CA is different than your state, that's why they don't ban driving for uber. The insurance companies have less risk here because uber has the liability during period 2 and 3. What does my bank have to do with it? How am I lying to my bank you dipshit. And I'm not lying to my insurance company as well, they don't ask if I'm ridesharing. Your just another moronic negative non contributor here. Say something positive or at least show some back bone of proof to your comments. I drive in California, completely different insurance requirements from ride share companies that they just updated on July 1st with our state.


----------



## Paimei (Aug 20, 2015)

San Diego Steve said:


> CA is different than your state, that's why they don't ban driving for uber. The insurance companies have less risk here because uber has the liability during period 2 and 3. What does my bank have to do with it? How am I lying to my bank you dipshit. And I'm not lying to my insurance company as well, they don't ask if I'm ridesharing. Your just another moronic negative non contributor here. Say something positive or at least show some back bone of proof to your comments. I drive in California, completely different insurance requirements from ride share companies that they just updated on July 1st with our state.

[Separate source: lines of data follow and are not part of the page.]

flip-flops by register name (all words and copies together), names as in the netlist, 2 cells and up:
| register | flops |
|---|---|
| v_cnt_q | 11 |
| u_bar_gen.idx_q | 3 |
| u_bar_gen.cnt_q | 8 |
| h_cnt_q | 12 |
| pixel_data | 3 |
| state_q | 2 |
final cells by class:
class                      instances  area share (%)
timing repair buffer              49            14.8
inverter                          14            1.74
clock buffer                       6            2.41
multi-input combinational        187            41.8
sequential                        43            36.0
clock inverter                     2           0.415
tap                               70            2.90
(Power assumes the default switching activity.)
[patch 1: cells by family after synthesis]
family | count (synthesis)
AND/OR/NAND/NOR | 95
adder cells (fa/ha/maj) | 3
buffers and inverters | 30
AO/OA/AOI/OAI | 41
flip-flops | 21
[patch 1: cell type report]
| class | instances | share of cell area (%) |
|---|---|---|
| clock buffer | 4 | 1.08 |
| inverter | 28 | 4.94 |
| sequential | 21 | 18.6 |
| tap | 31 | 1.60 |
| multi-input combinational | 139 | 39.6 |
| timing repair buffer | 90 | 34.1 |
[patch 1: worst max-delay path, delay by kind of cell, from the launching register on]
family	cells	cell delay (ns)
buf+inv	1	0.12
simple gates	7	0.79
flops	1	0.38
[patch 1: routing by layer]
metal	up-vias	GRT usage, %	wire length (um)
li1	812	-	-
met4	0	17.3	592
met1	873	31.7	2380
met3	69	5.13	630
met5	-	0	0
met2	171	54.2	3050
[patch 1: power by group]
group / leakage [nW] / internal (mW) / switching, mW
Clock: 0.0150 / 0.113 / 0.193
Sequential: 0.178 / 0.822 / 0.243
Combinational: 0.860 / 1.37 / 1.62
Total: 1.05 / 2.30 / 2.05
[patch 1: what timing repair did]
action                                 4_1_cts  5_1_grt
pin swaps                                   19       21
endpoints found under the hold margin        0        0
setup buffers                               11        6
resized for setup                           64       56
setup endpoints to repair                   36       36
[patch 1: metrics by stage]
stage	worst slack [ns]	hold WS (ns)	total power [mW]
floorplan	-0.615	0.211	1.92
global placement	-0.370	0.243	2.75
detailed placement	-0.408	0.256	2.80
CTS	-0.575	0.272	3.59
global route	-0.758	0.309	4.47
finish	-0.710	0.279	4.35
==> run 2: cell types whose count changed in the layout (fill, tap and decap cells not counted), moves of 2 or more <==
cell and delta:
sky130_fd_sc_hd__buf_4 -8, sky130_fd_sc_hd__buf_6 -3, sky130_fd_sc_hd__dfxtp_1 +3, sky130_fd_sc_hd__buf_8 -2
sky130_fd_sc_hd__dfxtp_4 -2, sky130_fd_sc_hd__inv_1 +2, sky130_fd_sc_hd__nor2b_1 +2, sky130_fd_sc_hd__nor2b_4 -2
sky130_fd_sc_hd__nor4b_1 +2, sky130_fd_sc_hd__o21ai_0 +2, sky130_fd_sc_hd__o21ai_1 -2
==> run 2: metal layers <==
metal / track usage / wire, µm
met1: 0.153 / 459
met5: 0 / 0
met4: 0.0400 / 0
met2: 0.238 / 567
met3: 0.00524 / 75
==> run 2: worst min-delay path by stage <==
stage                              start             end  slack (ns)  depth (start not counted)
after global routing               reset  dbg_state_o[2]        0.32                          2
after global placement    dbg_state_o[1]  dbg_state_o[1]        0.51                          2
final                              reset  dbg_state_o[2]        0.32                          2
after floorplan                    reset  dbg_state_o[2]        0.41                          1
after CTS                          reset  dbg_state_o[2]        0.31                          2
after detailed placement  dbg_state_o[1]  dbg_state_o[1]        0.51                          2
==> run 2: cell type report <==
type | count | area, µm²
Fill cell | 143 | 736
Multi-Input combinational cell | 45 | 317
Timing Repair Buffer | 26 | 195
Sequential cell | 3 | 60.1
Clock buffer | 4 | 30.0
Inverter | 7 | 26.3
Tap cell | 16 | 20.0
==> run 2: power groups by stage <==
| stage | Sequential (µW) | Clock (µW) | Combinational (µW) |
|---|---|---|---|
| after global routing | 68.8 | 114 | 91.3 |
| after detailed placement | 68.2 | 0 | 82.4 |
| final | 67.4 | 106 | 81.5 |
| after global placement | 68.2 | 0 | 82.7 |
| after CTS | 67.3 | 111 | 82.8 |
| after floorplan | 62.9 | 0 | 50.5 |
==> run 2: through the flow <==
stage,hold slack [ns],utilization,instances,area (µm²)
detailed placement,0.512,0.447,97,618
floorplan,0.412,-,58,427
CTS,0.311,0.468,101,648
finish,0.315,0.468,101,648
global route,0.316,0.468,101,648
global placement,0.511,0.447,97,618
==> src/rtl/systolic_feed_ctrl.sv <==
// Operand sequencer for a 4x4 output-stationary systolic array.
// Latches A/B, clears the array, feeds skewed wavefronts, waits for done.
module systolic_feed_ctrl #(
  parameter int DATA_WIDTH = 32,
  parameter int DRAIN_MAX  = 16
) (
  input  logic                     clk_i,
  input  logic                     rst_i,
  input  logic                     start_i,
  output logic                     ready_o,
  input  logic [16*DATA_WIDTH-1:0] mat_a_i,
  input  logic [16*DATA_WIDTH-1:0] mat_b_i,
  output logic [4*DATA_WIDTH-1:0]  left_o,
  output logic [4*DATA_WIDTH-1:0]  up_o,
  output logic                     arr_rst_no,
  input  logic                     arr_done_i,
  output logic                     busy_o,
  output logic                     done_o,
  output logic                     err_o
);

  localparam int DW = DATA_WIDTH;
  localparam int CW = (DRAIN_MAX > 1) ? $clog2(DRAIN_MAX) : 1;
  localparam logic [CW-1:0] CNT_LAST = CW'(DRAIN_MAX - 1);

  typedef enum logic [2:0] {
    IDLE  = 3'd0,
    CLEAR = 3'd1,
    FEED  = 3'd2,
    DRAIN = 3'd3,
    DONE  = 3'd4
  } state_e;

  state_e             state_q, state_d;
  logic [2:0]         t_q, t_d;
  logic [CW-1:0]      cnt_q, cnt_d;
  logic [16*DW-1:0]   a_q, a_d;
  logic [16*DW-1:0]   b_q, b_d;
  logic [4*DW-1:0]    left_q, left_d;
  logic [4*DW-1:0]    up_q, up_d;
  logic               ready_q, ready_d;
  logic               arr_rst_n_q, arr_rst_n_d;
  logic               done_q, done_d;
  logic               err_q, err_d;

  // Element entering lane `lane` at wavefront step t; zero outside the skew window.
  function automatic logic [DW-1:0] sel(
    input logic [16*DW-1:0] m,
    input logic [2:0]       t,
    input int               lane,
    input logic             row
  );
    int k;
    int idx;
    k   = int'(t) - lane;
    idx = row ? (4 * lane + k) : (4 * k + lane);
    sel = '0;
    if (k >= 0 && k <= 3) sel = m[idx*DW +: DW];
  endfunction

  always_comb begin
    state_d = state_q;
    t_d     = t_q;
    cnt_d   = cnt_q;
    a_d     = a_q;
    b_d     = b_q;
    err_d   = err_q;
    unique case (state_q)
      IDLE: begin
        if (start_i) begin
          state_d = CLEAR;
          a_d     = mat_a_i;
          b_d     = mat_b_i;
          err_d   = 1'b0;
        end
      end
      CLEAR: begin
        state_d = FEED;
        t_d     = 3'd0;
      end
      FEED: begin
        if (t_q == 3'd6) begin
          state_d = DRAIN;
          cnt_d   = '0;
        end else begin
          t_d = t_q + 3'd1;
        end
      end
      DRAIN: begin
        if (arr_done_i) begin
          state_d = DONE;
        end else if (cnt_q == CNT_LAST) begin
          state_d = DONE;
          err_d   = 1'b1;
        end else begin
          cnt_d = cnt_q + 1'b1;
        end
      end
      DONE: state_d = IDLE;
      default: state_d = IDLE;
    endcase
  end

  // Outputs are decoded from the next state so they land in registers.
  always_comb begin
    left_d      = '0;
    up_d        = '0;
    ready_d     = (state_d == IDLE);
    arr_rst_n_d = (state_d != CLEAR);
    done_d      = (state_d == DONE);
    if (state_d == FEED) begin
      for (int i = 0; i < 4; i++) begin
        left_d[i*DW +: DW] = sel(a_q, t_d, i, 1'b1);
        up_d[i*DW +: DW]   = sel(b_q, t_d, i, 1'b0);
      end
    end
  end

  always_ff @(posedge clk_i or posedge rst_i) begin
    if (rst_i) begin
      state_q     <= IDLE;
      t_q         <= '0;
      cnt_q       <= '0;
      a_q         <= '0;
      b_q         <= '0;
      left_q      <= '0;
      up_q        <= '0;
      ready_q     <= 1'b1;
      arr_rst_n_q <= 1'b0;
      done_q      <= 1'b0;
      err_q       <= 1'b0;
    end else begin
      state_q     <= state_d;
      t_q         <= t_d;
      cnt_q       <= cnt_d;
      a_q         <= a_d;
      b_q         <= b_d;
      left_q      <= left_d;
      up_q        <= up_d;
      ready_q     <= ready_d;
      arr_rst_n_q <= arr_rst_n_d;
      done_q      <= done_d;
      err_q       <= err_d;
    end
  end

  assign ready_o    = ready_q;
  assign busy_o     = ~ready_q;
  assign left_o     = left_q;
  assign up_o       = up_q;
  assign arr_rst_no = arr_rst_n_q;
  assign done_o     = done_q;
  assign err_o      = err_q;

endmodule

==> config.mk <==
export PLATFORM = sky130hd
export DESIGN_NAME = systolic_feed_ctrl
export DESIGN_NICKNAME = d
export VERILOG_FILES = /design/src/rtl/systolic_feed_ctrl.sv
export SDC_FILE = /design/constraint.sdc
export NUM_CORES = 2
export LEC_CHECK = 0
export BUFFER_PORTS_ARGS = -buffer_cell sky130_fd_sc_hd__buf_4
export CAP_MARGIN = 20
export CORE_AREA = 2 2 506 508
export CTS_BUF_LIST = sky130_fd_sc_hd__clkbuf_8 sky130_fd_sc_hd__clkbuf_16
export CTS_CLUSTER_DIAMETER = 60
export DETAILED_ROUTE_END_ITERATION = 10
export DIE_AREA = 0 0 508 510
export SLEW_MARGIN = 20
export SYNTH_ARGS = -nofsm -noshare
export SYNTH_HDL_FRONTEND = slang
export SYNTH_SLANG_ARGS = --single-unit
==> constraint.sdc <==
create_clock -name clk_i -period 58 [get_ports clk_i]
set_input_delay 11.6 -clock clk_i [delete_from_list [all_inputs] [get_ports clk_i]]
set_output_delay 11.6 -clock clk_i [all_outputs]
set_load 0.005 [all_outputs]
-- Word-level counts from Yosys, hierarchy flattened
Index checks and enable logic that the tools add are counted.
- shift operators: 8
- muxes and demuxes: 25
- $add $sub $neg: 11
- equal/unequal tests: 13
- reduce and logical (&&, ||, !) cells: 11
- bitwise operators: 1
- $lt $le $gt $ge: 8
- operators with widths (operator ; count):
    512-bit by 12-bit variable part select with 32-bit output ; 3
    512-bit by 32-bit variable part select with 32-bit output ; 3
    512-bit by 11-bit variable part select with 32-bit output ; 1
    512-bit by 9-bit variable part select with 32-bit output ; 1
    128-bit two-way mux ; 2
    32-bit two-way mux ; 8
    3-bit two-way mux ; 5
    6-bit by 3-bit adder with 7-bit output, second input constant ; 2
    5-bit by 4-bit adder with 6-bit output, first input constant ; 2
    4-bit by 1-bit >= comparator with 1-bit output, second input constant ; 3
    4-bit by 3-bit less-or-equal comparator with 1-bit output, second input constant ; 3
    4-bit two-way mux ; 3
    3-bit case mux with 4 select lines ; 1
    2-bit inequality test, second input constant ; 5
    3-bit by 2-bit == test with 1-bit output, second input constant ; 3
    4-bit case mux with 2 select lines ; 1
    4-bit AND reduction ; 2
    3-bit by 2-bit subtractor with 4-bit output, second input constant ; 2
    6-bit by 2-bit adder with 7-bit output, second input constant ; 1
    3-bit == test, second input constant ; 2
    3-bit logical NOT ; 2
    3-bit case mux with 2 select lines ; 1
    4-bit by 4-bit adder with 5-bit output, first input constant ; 1
    4-bit by 1-bit adder with 4-bit output, second input constant ; 1
    13 further kinds ; 19
- output and inout port bits: 261
- register bits after elaboration: 1294

-- Depth between registers and ports, before layout
- depth in word-level cells: 8
- depth in mapped cells: 26
- mapped depth without buffers: 18

-- Worst setup path before layout
OpenSTA, ideal clock, no wires.
- kind: in2reg
- from: input start_i
- to: register a_q[100]
- setup time: 0.065 ns
- data arrival time: 13.030 ns
- stages on the path: 7
- path slack: 44.905 ns
- data required time: 57.935 ns
- cell sequence: nor4b_1 > clkbuf_1 > clkbuf_1 > clkbuf_1 > clkbuf_1 > nand2_1 > nand2_1
- cells in the longest elaborated chain, start to end: 1
- RTL lines (item ; line ; RTL):
    start: declaration ; 9 ; input logic start_i,
    2-bit AND reduction (no source line) ; -- ;
    end signal: assignment ; 124 ; a_q <= '0;
    end signal: assignment ; 136 ; a_q <= a_d;
    end: declaration ; 37 ; logic [16*DW-1:0] a_q, a_d;
Every way passes these cells.
A chain may end at the register's enable or synchronous reset.

-- Final worst setup path
- from: input start_i
- to: register b_q[327]
- cells in the longest elaborated chain, start to end: 1
- RTL lines (item ; line ; RTL):
    2-bit AND reduction (no source line) ; -- ;
    end signal: assignment ; 125 ; b_q <= '0;
    end signal: assignment ; 137 ; b_q <= b_d;
    end: declaration ; 38 ; logic [16*DW-1:0] b_q, b_d;
Every way passes these cells.

==> results.cfg <==
[outcome]
status = finished clean

[timing]
whs_ns = 0.468
finalClockSkew_ns = 0.0386
slew-limit-headroom = 0.215
finalCritPeriodShare = 0.284
slew_viol_final = 0
period_needed_ns = 16.46
hold_viol = 0
clock.fmax_mhz = 60.7
finalSetupViolCount = 0
setup_tns_ns = 0
tightest_slew_ns = 1.17
rsz0062_at_grt = false

[clock_tree]
cts_sinks = 1294
ctsResizeCount = 0
tritoncts = yes
clk_path_buf_depth = 3
ctsHoldBuffers = 0
worstSkewPairLatency_ns = 0.79
htree_levels = 4
root_buffer = clkbuf_16
cts_buffers = 162
path_clk_slew_ns = 0.06
cts_setup_buffers = 0

[critical_path]
path_buf_inv = 8
worst-endpoint-arrival_ns = 17.19
critPathTopFamily = buffers and inverters
cp_slowest_cell = buf_4
crit_required_ns = 58.72
cp-start-kind = input port
cp_max_fo = 197
critPathMaxStageDelay_ns = 0.89
reg2reg_slack_ns = 50.93
worst_path_most_repeated_cell = buf_4
cp-end-kind = flop
path_class = input port to flop
worstPathCellList = buf_4 -> nor4b_2 -> buf_4 -> inv_8 -> buf_4 -> buf_4 -> buf_4 -> buf_4 -> buf_12 -> nand2_1 -> nand2_1

[global_route]
grt_max_degree = 198
grt_pass1_vias = 52821
grt_pass1_wl_mm = 410
grt_overflow = 0
antenna_found_initial = 94
grt_usage = 0.223

[cells_and_area]
layout-drive-gt1-share = 0.249
area_growth_pct = 31.5
final_nets = 8379
fin_cells = 10870

[routing]
postRouteAntennaNets = 0
vias_per_cell = 4.77
vias = 51894
wire_per_inst_um = 27.4
drtIter0Drc = 4735
wl_mm = 298
drt_first_pass_iters = 6
drc_errors = 0

[logic_synthesis]
syn-num-nets = 7252
yosysWarnings = 0
syn_area_sq_mm = 0.0594
synth_cell_types = 53
ys_dominant_reg_cell = dfrtp_1
synth-seq-area-share = 0.545
ys_ff_latch = 1294
synthCells = 6211
avgSynthCellArea_sq_um = 9.56
synth_edf_count = 0
synthArstFlopShare = 1.00

[floorplanning]
die_area_sq_mm = 0.259
core_sq_mm = 0.253
ios = 1289
die-height_um = 510
fp.dieW_um = 508
start_util = 0.234
rows = 185

[place]
hpwl_mm = 230
post-place-cells = 10540
port_buffers = 1288
gp_congestion = 0.939

[power]
power_density_mw_per_mm2 = 76.1
ir_worst_vdd_mv = 0.0993
finalPower_uw = 5940
leakage_uw = 0.0401

[min_path]
hold_class = flop to flop

[run]
cap_violations = 0
[cell families after synthesis]
logic type | share of synthesized area
buffers and inverters | 0.0303
XOR/XNOR | 0.000295
multiplexers | 0.150
flip-flops | 0.545
AO/OA/AOI/OAI | 0.0411
AND/OR/NAND/NOR | 0.231
adder cells (fa/ha/maj) | 0.00274
[per-stage QoR]
step	util	cell area (sq um)	setup WS, ns
after floorplan	-	59400	9.93
after global placement	0.286	72400	40.95
after detailed placement	0.286	72400	40.84
after CTS	0.308	78000	41.75
after global routing	0.308	78100	41.30
final	0.308	78100	41.54
[layer usage]
layer | wire (um) | GRT usage | vias to the layer above | part of all wire
met3 | 25000 | 0.0571 | 566 | 0.084
met2 | 140000 | 0.361 | 2572 | 0.47
met1 | 119000 | 0.279 | 26088 | 0.40
met5 | 288 | 0 | - | 0.00097
li1 | - | - | 22626 | -
met4 | 14100 | 0.102 | 42 | 0.047
[registers in the layout, indices dropped and copies added (netlist names)]
| signal | cells |
|---|---|
| a_q | 512 |
| b_q | 512 |
| left_o | 128 |
| up_o | 128 |
| cnt_q | 4 |
| state_q | 3 |
| t_q | 3 |
| arr_rst_no | 1 |
| done_o | 1 |
| err_o | 1 |
| ready_o | 1 |
[worst min-delay path, delay by kind of cell, from the launching register on]
| family | cells | cell delay (ns) |
|---|---|---|
| AND/OR/NAND/NOR | 2 | 0.10 |
| flip-flops | 1 | 0.33 |
[synth_stat cells (4+ instances only)]
cell      number  area share
a211oi_1      33      0.0042
a21oi_1       10     0.00084
a221oi_1     118       0.017
a22oi_1       24      0.0030
and2_1        96       0.010
and3_1        19      0.0020
buf_1         31      0.0020
buf_2         63      0.0053
buf_4         24      0.0030
clkbuf_1     294       0.019
dfrtp_1     1293        0.54
ha_1          13      0.0027
inv_1         11     0.00070
inv_2          4     0.00025
mux2i_1      472       0.080
mux4_2       184       0.070
nand2_1     3162        0.20
nand3_1       11     0.00093
nor2_1        99      0.0063
nor2b_1       67      0.0071
nor3_1         8     0.00067
o21ai_0       16      0.0013
o21bai_1      17      0.0021
o221ai_1       8      0.0012
o22a_1         7      0.0010
o22ai_1       73      0.0077
or2_2          5     0.00053
or4_1          8      0.0010
[final cells by class]
type / count / area (sq um)
Timing Repair Buffer: 1377 / 10400
Sequential cell: 1294 / 32400
Multi-Input combinational cell: 4487 / 25300
Clock inverter: 101 / 1030
Antenna cell: 34 / 85.1
Fill cell: 26446 / 175000
Inverter: 16 / 106
Tap cell: 3366 / 4210
Clock buffer: 195 / 4530
[where the power goes]
group	switching (uW)	total [uW]	internal, uW
Combinational	2030	3250	1220
Clock	437	1050	614
Sequential	327	1640	1310
[cell usage in the layout (no fill, tap or decap), types with 16 or more instances in the layout]
| cell | Yosys | routed |
|---|---|---|
| o21ai_0 | 16 | 16 |
| nand2_1 | 3162 | 3161 |
| a211oi_1 | 33 | 32 |
| mux4_2 | 184 | 184 |
| dfrtp_1 | 1293 | 1293 |
| and3_1 | 19 | 18 |
| clkbuf_8 | 0 | 31 |
| clkbuf_16 | 0 | 164 |
| inv_1 | 11 | 45 |
| clkinv_2 | 0 | 19 |
| a22oi_1 | 24 | 23 |
| o22ai_1 | 73 | 73 |
| a221oi_1 | 118 | 118 |
| buf_4 | 24 | 1370 |
| nor2_1 | 99 | 99 |
| and2_1 | 96 | 96 |
| mux2i_1 | 472 | 470 |
| diode_2 | 0 | 34 |
| nor2b_1 | 67 | 67 |
| o21bai_1 | 17 | 17 |
[path summary, 6_finish.rpt]
check | from | endpoint | cells past startpoint
max reg2reg | t_q[0]$_DFF_PP0_ | left_o[99]$_DFF_PP0_ | 21
min reg2reg | b_q[511]$_DFFE_PP0P_ | b_q[511]$_DFFE_PP0P_ | 2
min in group asynchronous | rst_i | up_o[115]$_DFF_PP0_ | 2
min | b_q[511]$_DFFE_PP0P_ | b_q[511]$_DFFE_PP0P_ | 2
max in group asynchronous | rst_i | up_o[15]$_DFF_PP0_ | 7
max | start_i | b_q[327]$_DFFE_PP0P_ | 11
(Power assumes the default switching activity.)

No need to name call, when you apply for a loan for a new car, this is only if you have a loan or a lease, one of their specific questions is, " Will you use the car for commercial reasons, taxi, or something along that line". If you did not inform them of this fact, you would be lying. Also, most insurance company's in my state and many others, do not allow people to use their personal cars for ride-sharing or taxi, limo, ect. So, if you have a loan for your car ( you may not) , did you inform the bank that you drive commercially with it? Did you inform your insurance company that you drive commercially with your car? If you did not, the question is, why not? Before demanding proof from me ( we all know the game Uber plays with insurance ), why don't you prove that you are following the proper laws?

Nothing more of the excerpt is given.